Would you write out, word for word, each line of the records below from the top through the one holding "localparam logic [CW-1:0]"?

Segment Start: RECORDS TO PROCESS

--- src/rtl/bootsel_pkg.sv ---
// Shared types for the boot interface selector.
package bootsel_pkg;
    localparam int NSRC = 4;

    // Source index; the numeric value is also the bit position in the select.
    typedef enum logic [1:0] {
        SRC_UART_A = 2'd0,
        SRC_UART_B = 2'd1,
        SRC_CAN    = 2'd2,
        SRC_USB    = 2'd3
    } src_e;

    // Selector phases.
    typedef enum logic [1:0] {
        ST_POLL = 2'd0,
        ST_MEAS = 2'd1,
        ST_LOCK = 2'd2,
        ST_HALT = 2'd3
    } phase_e;
endpackage

--- src/rtl/bootsel_clk_meter.sv ---
// Counts rising edges of an asynchronous clock over a window of WIN_CYC
// internal cycles. A start pulse begins the window; done pulses for one
// cycle with the final count on the cycle after the window's last cycle.
// Assumes the measured clock is slower than half the internal clock.
module bootsel_clk_meter #(
    parameter int unsigned WIN_CYC = 1000,
    parameter int unsigned CW      = 10
) (
    input  logic          clk,
    input  logic          rst_n,
    input  logic          ext_clk,
    input  logic          start,
    output logic          done,
    output logic [CW-1:0] count
);
    localparam logic [CW-1:0] LAST = CW'(WIN_CYC - 1);

    logic [2:0]    sync_q;
    logic          rise;
    logic          busy;
    logic [CW-1:0] cyc;
    logic [CW-1:0] acc;

    // Bring the external clock into the internal domain, keep one extra stage.
    always_ff @(posedge clk) begin
        if (!rst_n) sync_q <= '0;
        else        sync_q <= {sync_q[1:0], ext_clk};
    end

    assign rise = sync_q[1] & ~sync_q[2];

    // Run the window: count internal cycles and external rising edges.
    always_ff @(posedge clk) begin
        if (!rst_n) begin
            busy  <= 1'b0;
            cyc   <= '0;
            acc   <= '0;
            done  <= 1'b0;
            count <= '0;
        end else begin
            done <= 1'b0;
            if (start) begin
                busy <= 1'b1;
                cyc  <= '0;
                acc  <= '0;
            end else if (busy) begin
                cyc <= cyc + 1'b1;
                if (cyc == LAST) begin
                    busy  <= 1'b0;
                    done  <= 1'b1;
                    count <= acc + CW'(rise);
                end else begin
                    acc <= acc + CW'(rise);
                end
            end
        end
    end
endmodule

--- src/rtl/bootsel_band_check.sv ---
// Decides whether a measured edge count falls within +/-TOL of any of the
// NREF expected counts. Purely combinational; assumes CW < 32.
module bootsel_band_check #(
    parameter int unsigned CW          = 10,
    parameter int unsigned NREF        = 3,
    parameter int unsigned REFS [NREF] = '{default: 0},
    parameter int unsigned TOL         = 3
) (
    input  logic [CW-1:0] cnt,
    output logic          in_band
);
    logic [31:0]     cnt_w;
    logic [NREF-1:0] hit;

    assign cnt_w = {{(32 - CW){1'b0}}, cnt};

    // One window comparator per expected count.
    for (genvar i = 0; i < NREF; i++) begin : g_band
        assign hit[i] = ((cnt_w + TOL) >= REFS[i]) && (cnt_w <= (REFS[i] + TOL));
    end

    assign in_band = |hit;
endmodule

--- src/rtl/bootsel_detector.sv ---
// Boot host-interface auto-selector. Rotates through four activity flags,
// one per cycle, and commits to the first one found high on its turn.
// UARTs are taken at once; CAN and USB are taken only after the external
// clock passes a frequency check, otherwise a one-cycle reset request is
// issued and the block halts. Commitment lasts until the next reset.
// Assumes the activity flags are already synchronous to clk.
module bootsel_detector #(
    parameter int unsigned WIN_CYC = 1000,
    parameter int unsigned REF_A   = 80,
    parameter int unsigned REF_B   = 147,
    parameter int unsigned REF_C   = 250,
    parameter int unsigned TOL     = 3
) (
    input  logic       clk,
    input  logic       rst_n,
    input  logic       uart_a_sync,
    input  logic       uart_b_sync,
    input  logic       can_active,
    input  logic       usb_present,
    input  logic       ext_clk,
    output logic [3:0] sel,
    output logic       sel_valid,
    output logic       sys_reset_req,
    output logic       hs_clk_req
);
    import bootsel_pkg::*;

    localparam int unsigned CW = $clog2(WIN_CYC + 1);

    phase_e          phase;
    src_e            turn;
    src_e            cand;
    logic [NSRC-1:0] src;
    logic            turn_hit;
    logic            needs_check;
    logic            meas_start;
    logic            meas_done;
    logic [CW-1:0]   meas_cnt;
    logic            clk_ok;

    assign src         = {usb_present, can_active, uart_b_sync, uart_a_sync};
    assign turn_hit    = src[turn];
    assign needs_check = (turn == SRC_CAN) || (turn == SRC_USB);
    assign meas_start  = (phase == ST_POLL) && turn_hit && needs_check;

    bootsel_clk_meter #(
        .WIN_CYC (WIN_CYC),
        .CW      (CW)
    ) i_meter (
        .clk     (clk),
        .rst_n   (rst_n),
        .ext_clk (ext_clk),
        .start   (meas_start),
        .done    (meas_done),
        .count   (meas_cnt)
    );

    bootsel_band_check #(
        .CW   (CW),
        .NREF (3),
        .REFS ('{REF_A, REF_B, REF_C}),
        .TOL  (TOL)
    ) i_band (
        .cnt     (meas_cnt),
        .in_band (clk_ok)
    );

    // Poll, measure, and commit; all outputs are registered here.
    always_ff @(posedge clk) begin
        if (!rst_n) begin
            phase         <= ST_POLL;
            turn          <= SRC_UART_A;
            cand          <= SRC_UART_A;
            sel           <= '0;
            sel_valid     <= 1'b0;
            sys_reset_req <= 1'b0;
            hs_clk_req    <= 1'b0;
        end else begin
            case (phase)
                ST_POLL: begin
                    turn <= src_e'(turn + 2'd1);
                    if (turn_hit) begin
                        if (needs_check) begin
                            cand  <= turn;
                            phase <= ST_MEAS;
                        end else begin
                            sel       <= NSRC'(1) << turn;
                            sel_valid <= 1'b1;
                            phase     <= ST_LOCK;
                        end
                    end
                end
                ST_MEAS: begin
                    if (meas_done) begin
                        if (clk_ok) begin
                            sel        <= NSRC'(1) << cand;
                            sel_valid  <= 1'b1;
                            hs_clk_req <= (cand == SRC_USB);
                            phase      <= ST_LOCK;
                        end else begin
                            sys_reset_req <= 1'b1;
                            phase         <= ST_HALT;
                        end
                    end
                end
                ST_HALT: begin
                    sys_reset_req <= 1'b0;
                end
                default: begin
                    // ST_LOCK: hold the selection until reset.
                end
            endcase
        end
    end
endmodule

--- config.mk ---
export PLATFORM = sky130hd
export DESIGN_NAME = bootsel_detector
export DESIGN_NICKNAME = d
export VERILOG_FILES = /design/src/rtl/bootsel_pkg.sv /design/src/rtl/bootsel_clk_meter.sv /design/src/rtl/bootsel_band_check.sv /design/src/rtl/bootsel_detector.sv
export SDC_FILE = /design/constraint.sdc
export NUM_CORES = 1
export LEC_CHECK = 0
export BUFFER_PORTS_ARGS = -buffer_cell sky130_fd_sc_hd__buf_2
export CAP_MARGIN = 15
export CORE_UTILIZATION = 45
export CTS_BUF_LIST = sky130_fd_sc_hd__clkbuf_4 sky130_fd_sc_hd__clkbuf_8 sky130_fd_sc_hd__clkbuf_16
export DETAILED_ROUTE_END_ITERATION = 10
export PLACE_DENSITY_LB_ADDON = 0.08
export SLEW_MARGIN = 20
export SYNTH_ARGS = -nofsm -noshare
export SYNTH_HDL_FRONTEND = slang
export SYNTH_SLANG_ARGS = --single-unit
--- constraint.sdc ---
create_clock -name clk -period 2.1 [get_ports clk]
set_input_delay 0.105 -clock clk [delete_from_list [all_inputs] [get_ports clk]]
set_output_delay 0.105 -clock clk [all_outputs]
set_load 0.02 [all_outputs]
==> key figures, run 1 <==
GRT
  – GRT overflow: 0
  – First-pass GRT wire length: slightly above 9000 µm
  – Total Routing Usage GR: 0.187
  – Largest net degree at the start of global routing: 19
  – Vias in the first global route: 1,994
  – Initial antenna violation count: 0

Power
  – Logic pwr share: 0.247
  – Leakage: roughly 1.2 nW
  – Psw: between 700 and 800 µW
  – P per Cell Area: 778 nW/µm²
  – Max rail drop VDD: between 0.3 and 0.4 mV
  – Clock share of power: 0.294
  – Sw Ratio: 0.323
  – Int Power: 1.60 mW
  – Seq pwr share: 0.458

Logic synthesis
  – Syn_nets: around 320
  – Post-synthesis sequential area ratio: 0.368
  – Post-synth ARST share: 0
  – Largest area contributor in the netlist: dfxtp_1
  – Mapped Avg Cell Area: around 8.7 µm²
  – Synth Instances: about 300
  – Post-synth EDFFs: 0
  – Post-synth top area share: 0.368
  – Yosys warnings: 0
  – Synth Register Bits: 48
  – Synth unique cells: between 50 and 60
  – Synthesized cell area: between 2000 and 3000 µm²
  – Area contributors post-synth: dfxtp_1 37%, mux2i_1 6.5%, xor2_1 6.0%, nor2_1 5.9%, nand2_1 4.6%
  – Top FF cell, synth: dfxtp_1

Clock network
  – Root buffer selected by CTS: clkbuf_8
  – Clk sinks: 48
  – H-Tree Level Count: 2
  – Clk pin slew, worst setup/hold paths: about 0.10 ns
  – Number of buffers created by CTS: 5
  – Worst-skew pair later-pin latency: 0.30 ns
  – CTS tree: built
  – Max clock buf depth: 2

Floorplan
  – IO Pins: 14
  – Site row count: 27
  – Initial Utilization: 0.472
  – Die Height: about 78 µm
  – Die Wd: around 78 µm
  – Full die area: between 6000 and 7000 µm²
  – Core area: 5540 µm²

Timing
  – Final hold vios: 0
  – Ratio of final minimum period to clock period: 0.981
  – Normalized max-slew margin: 0.534
  – Fin crit period: between 2 and 2.5 ns
  – Setup Viol. Count Final: 0
  – Final WS setup: roughly 0.04 ns
  – Setup TNS: 0 ns
  – FMAX: around 0.49 GHz
  – Final Slew Violations: 0
  – RSZ-0062 raised after global routing: true
  – Layout Skew: between 0.005 and 0.006 ns
  – Pin slew with the least headroom to its limit: a little under 0.7 ns

Route
  – Via Count: 2,107
  – Avg WL per Cell: approximately 13 µm
  – Post-route DRC: 0
  – Initial drt markers: between 50 and 60
  – Drt pass-1 iters: 4
  – Via density: about 5.2
  – DRT antenna net count: 0
  – Routed wire length: 5140 µm

Place
  – Placer's final routability congestion estimate: just under 0.9
  – PortBufs: 13
  – Placed Cells: 391
  – Post-Place Worst Slack: 0.00610 ns
  – DP HPWL: 3820 µm

Setup path
  – Setup crit end kind: flop
  – Crit path max-delay cell type: dfxtp_2
  – Critical path class: reg -> reg
  – Required @ worst endpoint: between 2 and 2.5 ns
  – Peak per-stage delay on the critical path: between 0.3 and 0.4 ns
  – CP Cell Sequence: buf_4 -> ha_2 -> or2b_1 -> a41oi_2 -> a2111o_1 -> nand4_1 -> o21ai_4 -> mux2i_1
  – CP Buf/Inv Count: 1
  – Critical path startpoint category: flop
  – Delay-heaviest family, CP: compound AO/OA/AOI/OAI gates
  – Worst Path Max Fanout: 8
  – Crit path DAT: 2.30 ns

Status
  – Status: completed

Final layout
  – Final nets: roughly 350
  – Post-route insts no fill: between 400 and 500
  – Area grow syn2layout: 16.0%
  – Share of cells above drive strength 1: 0.203
  – # diodes: 0
  – Final Util: 0.547

Worst hold path
  – Worst Hold Class: in -> reg

Job
  – Max Cap Viol: 0
metal layers:
metal | global-route usage | part of all wire
met3 | 0.0407 | 0.018
met1 | 0.244 | 0.51
met4 | 0.0685 | 0.013
met5 | 0 | 0
met2 | 0.300 | 0.45
cells in the final DEF, fill, tap and decap left out, types with 2 or more instances in the layout:
master     n
nand4_1    8
nand2b_1   3
mux2i_1   17
and3_1     2
nor3b_1    4
a21oi_1   12
and2_1     3
or3_1      2
nand2_1   32
nor2_1    41
clkbuf_8   5
buf_2     13
inv_2      2
ha_1       7
o21a_1     3
a31oi_1    2
nor2b_1    2
buf_4     21
xor2_1    18
o21ai_0    8
inv_1      6
nor3_1     8
nand3_1   13
dfxtp_1   44
xnor2_1    8
o21ai_1    2
dfxtp_2    4
cell families after synthesis:
kind of cell | Yosys count | synth area share
DFF | 48 | 0.368
and+or+nand+nor | 131 | 0.253
muxes | 18 | 0.0737
xor gates and xnor gates | 26 | 0.0871
buffers and inverters | 23 | 0.0512
adders and majority gates | 9 | 0.0431
AOI/OAI and AO/OA | 44 | 0.124
path summary, 6_finish.rpt:
kind                            slack, ns                 to         startpoint  depth (start not counted)
worst max register to register       0.04             sel[0]   i_meter.count[1]                          8
worst min register to register       0.44  i_meter.sync_q[1]  i_meter.sync_q[0]                          1
worst min-delay path                 0.15             sel[3]              rst_n                          3
worst max-delay path                 0.04             sel[0]   i_meter.count[1]                          8
synthesized netlist by cell type (2+ instances only):
master	n
a211oi_1	2
a21oi_1	12
a31oi_1	2
and2_1	3
and3_1	2
buf_4	2
buf_6	5
clkbuf_1	4
dfxtp_1	48
ha_1	9
inv_1	8
mux2i_1	17
nand2_1	32
nand2b_1	3
nand3_1	13
nand4_1	8
nor2_1	41
nor2b_1	2
nor3_1	8
nor3b_1	5
o21a_1	3
o21ai_0	8
o21ai_1	2
o31ai_1	2
or3_1	2
xnor2_1	8
xor2_1	18
registers in the layout, summed over array words and instances, names as in the netlist:
register / flops
sel_valid: 1
hs_clk_req: 1
sel: 4
i_meter.busy: 1
cand: 2
i_meter.cyc: 10
sys_reset_req: 1
i_meter.done: 1
phase: 2
i_meter.sync_q: 3
i_meter.acc: 10
turn: 2
i_meter.count: 10
tightest hold or removal path, delay by kind of cell:
family / cells / cell delay (ns)
buffers and inverters: 1 / 0.18
multiplexers: 1 / 0.05
AND/OR/NAND/NOR: 1 / 0.08
area by class of cell:
| cell class | instances | area (µm²) |
|---|---|---|
| Multi-Input combinational cell | 228 | 1560 |
| Fill cell | 570 | 2510 |
| Tap cell | 72 | 90.1 |
| Sequential cell | 48 | 966 |
| Clock inverter | 3 | 46.3 |
| Clock buffer | 5 | 68.8 |
| Inverter | 9 | 33.8 |
| Timing Repair Buffer | 37 | 264 |
power by group through the flow:
stage,clock [mW],combinational [mW],sequential [mW]
after detailed placement,0,0.586,1.10
after global placement,0,0.584,1.10
after global routing,0.756,0.659,1.10
final,0.694,0.584,1.08
after CTS,0.716,0.591,1.08
after floorplan,0,0.415,1.11
through the flow:
| stage | cell area [µm²] | total power, mW | hold WS, ns |
|---|---|---|---|
| 5_1_grt | 3030 | 2.51 | 0.170 |
| 2_1_floorplan | 2620 | 1.52 | 0.232 |
| 3_5_place_dp | 2850 | 1.69 | 0.316 |
| 6_report | 3030 | 2.36 | 0.154 |
| 4_1_cts | 2990 | 2.39 | 0.154 |
| 3_3_place_gp | 2850 | 1.68 | 0.312 |
timing repair:
item	in CTS	in global routing
setup buffers	0	2
gates resized for setup	5	7
gates cloned	0	0
hold endpoints to repair	1	0
hold buffers	1	0
setup endpoints to repair	3	7
pin swaps	4	7
Note: power is estimated with default switching activity, not from simulation.
==> inputs of run 2 (changes only) <==
==> constraint.sdc (replaced) <==
create_clock -name clk -period 2.1 [get_ports clk]
set_input_delay 0.42 -clock clk [delete_from_list [all_inputs] [get_ports clk]]
set_output_delay 0.42 -clock clk [all_outputs]
set_load 0.02 [all_outputs]
==> key figures, run 2 (synthesis results as in run 1) <==
Status
  – Status: completed

Setup path
  – Worst R2R Start: i_meter.count[1]
  – Required @ worst endpoint: 2.34 ns (about the same)
  – Critical path class: reg -> reg
  – Critical path origin: i_meter.count[1]
  – Critical path startpoint category: flop
  – Crit path DAT: 2.30 ns (about the same)
  – Setup crit end kind: flop
  – Critical Path End: sel[0]
  – Reg2Reg Capture Point: sel[0]
  – Worst Path Max Fanout: 8 (unchanged)
  – Cells on worst reg2reg path: 8 (unchanged)
  – FF-to-FF setup slack: 0.04 ns (about the same)

Final layout
  – Final nets: 344 (-0.29%)
  – Leading registers by flop count: i_meter.acc x10, i_meter.count x10, i_meter.cyc x10
  – # diodes: 0 (unchanged)
  – Commonest non-fill, non-tap cell in the layout: dfxtp_1
  – Design area: 3020 µm² (-0.33%)
  – Area grow syn2layout: 15.7%
  – Share of cells above drive strength 1: 0.204 (+0.000617)
  – Most frequent cells in the layout: 44 x dfxtp_1, 41 x nor2_1, 32 x nand2_1

Floorplan
  – Die Wd: 78.2 µm (unchanged)
  – Full die area: 6120 µm² (unchanged)
  – Die Height: 78.2 µm (unchanged)
  – Site row count: 27 (unchanged)
  – IO Pins: 14 (unchanged)
  – Core area: 5540 µm² (unchanged)
  – Initial Utilization: 0.472 (unchanged)

Place
  – Placed Area: 2850 µm² (unchanged)
  – PortBufs: 13 (unchanged)
  – Post-Place Worst Slack: 0.00610 ns (unchanged)
  – DP HPWL: 3820 µm (unchanged)
  – Placer's final routability congestion estimate: 0.872 (unchanged)

GRT
  – Initial antenna violation count: 0 (unchanged)
  – First-pass GRT wire length: 9130 µm (unchanged)
  – GRT overflow: 0 (unchanged)
  – Vias in the first global route: 1,994 (unchanged)
  – Largest net degree at the start of global routing: 19 (unchanged)
  – Total Routing Usage GR: 0.187 (unchanged)

Clock network
  – Clk sinks: 48 (unchanged)
  – Number of buffers created by CTS: 5 (unchanged)
  – Worst-skew pair later-pin latency: 0.30 ns (about the same)
  – Cts-stage hold buffer count: 0 (-1)
  – Max clock buf depth: 2 (unchanged)
  – H-Tree Level Count: 2 (unchanged)
  – CTS tree: built
  – Clk pin slew, worst setup/hold paths: 0.10 ns (about the same)
  – Root buffer selected by CTS: clkbuf_8

Route
  – Routed wire length: 5140 µm (about the same)
  – Post-route DRC: 0 (unchanged)
  – Via Count: 2,103 (-0.19%)
  – Avg WL per Cell: 12.8 µm (+0.19%)
  – Initial drt markers: 60 (+15%)
  – DRT antenna net count: 0 (unchanged)
  – Drt pass-1 iters: 4 (unchanged)
  – Via density: 5.24 (about the same)

Timing
  – Layout Skew: 0.00656 ns (+0.00133 ns)
  – Setup Viol. Count Final: 0 (unchanged)
  – Final hold vios: 0 (unchanged)
  – RSZ-0062 raised after global routing: true
  – Fin crit period: 2.06 ns (+0.00190 ns)
  – Pin slew with the least headroom to its limit: 0.696 ns (+0.000416 ns)
  – Normalized max-slew margin: 0.534 (about the same)
  – FMAX: 0.485 GHz (about the same)
  – Hold Worst Slack: 0.316 ns (+0.162 ns)
  – Final WS setup: 0.0386 ns (-0.00190 ns)
  – Ratio of final minimum period to clock period: 0.982 (about the same)
  – Final Slew Violations: 0 (unchanged)

Power
  – Leakage: 1.16 nW (-0.36%)
  – Max rail drop VDD: 0.368 mV (about the same)
  – P per Cell Area: 780 nW/µm² (+0.24%)

Job
  – Max Cap Viol: 0 (unchanged)

Worst hold path
  – Worst Hold Class: in -> reg
run 2: changes by cell type in the layout (fill, tap and decap cells not counted), sizes merged:
cell         delta
dlygate4sd3     -1
run 2: how the worst min path moves through the flow:
stage,end,startpoint,cells past startpoint
after floorplan,i_meter.sync_q[1],i_meter.sync_q[0],1
after global placement,i_meter.sync_q[1],i_meter.sync_q[0],1
after detailed placement,i_meter.sync_q[1],i_meter.sync_q[0],1
after CTS,i_meter.sync_q[0],ext_clk,2
after global routing,i_meter.sync_q[0],ext_clk,2
final,i_meter.sync_q[0],ext_clk,2
run 2: repair_timing:
| action | 4_1_cts | 5_1_grt |
|---|---|---|
| setup endpoints to repair | 3 | 7 |
| gates resized for setup | 5 | 7 |
| setup buffers | 0 | 2 |
| pin swaps | 4 | 7 |
run 2: final cells by class:
class,instances,area [µm²]
Timing Repair Buffer,36,254
Sequential cell,48,966
Fill cell,569,2520
Clock inverter,3,46.3
Clock buffer,5,68.8
Multi-Input combinational cell,228,1560
Tap cell,72,90.1
Inverter,9,33.8
run 2: report_power, final:
group | leakage (nW) | internal (mW) | switching [mW]
Clock | 0.0548 | 0.359 | 0.335
Combinational | 0.718 | 0.245 | 0.337
Sequential | 0.391 | 0.992 | 0.0902
run 2: routing by layer:
metal | global-route usage | up-vias | routed length [µm]
met5 | 0 | - | 0
met4 | 0.0685 | 0 | 68
met3 | 0.0407 | 6 | 96
met2 | 0.300 | 15 | 2340
met1 | 0.244 | 988 | 2630
li1 | - | 1094 | -
run 2: through the flow:
stage | TNS [ns] | utilization | power, mW | cells
after floorplan | 0 | - | 1.52 | 299
final | 0 | 0.546 | 2.36 | 401
after global placement | 0 | 0.514 | 1.68 | 391
after global routing | -0.457 | 0.546 | 2.51 | 401
after CTS | 0 | 0.538 | 2.39 | 399
after detailed placement | 0 | 0.514 | 1.69 | 391
run 2: critical path: stages (launching register included):
cell and delay, ns:
dfxtp_2 0.33, buf_4 0.15, ha_2 0.18, or2b_1 0.26
a41oi_2 0.22, a2111o_1 0.18, nand4_1 0.17, o21ai_4 0.30
mux2i_1 0.21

Segment End: RECORDS TO PROCESS

SOLUTION TO THIS EXERCISE
--- src/rtl/bootsel_pkg.sv ---
// Shared types for the boot interface selector.
package bootsel_pkg;
    localparam int NSRC = 4;

    // Source index; the numeric value is also the bit position in the select.
    typedef enum logic [1:0] {
        SRC_UART_A = 2'd0,
        SRC_UART_B = 2'd1,
        SRC_CAN    = 2'd2,
        SRC_USB    = 2'd3
    } src_e;

    // Selector phases.
    typedef enum logic [1:0] {
        ST_POLL = 2'd0,
        ST_MEAS = 2'd1,
        ST_LOCK = 2'd2,
        ST_HALT = 2'd3
    } phase_e;
endpackage

--- src/rtl/bootsel_clk_meter.sv ---
// Counts rising edges of an asynchronous clock over a window of WIN_CYC
// internal cycles. A start pulse begins the window; done pulses for one
// cycle with the final count on the cycle after the window's last cycle.
// Assumes the measured clock is slower than half the internal clock.
module bootsel_clk_meter #(
    parameter int unsigned WIN_CYC = 1000,
    parameter int unsigned CW      = 10
) (
    input  logic          clk,
    input  logic          rst_n,
    input  logic          ext_clk,
    input  logic          start,
    output logic          done,
    output logic [CW-1:0] count
);
    localparam logic [CW-1:0] LAST = CW'(WIN_CYC - 1);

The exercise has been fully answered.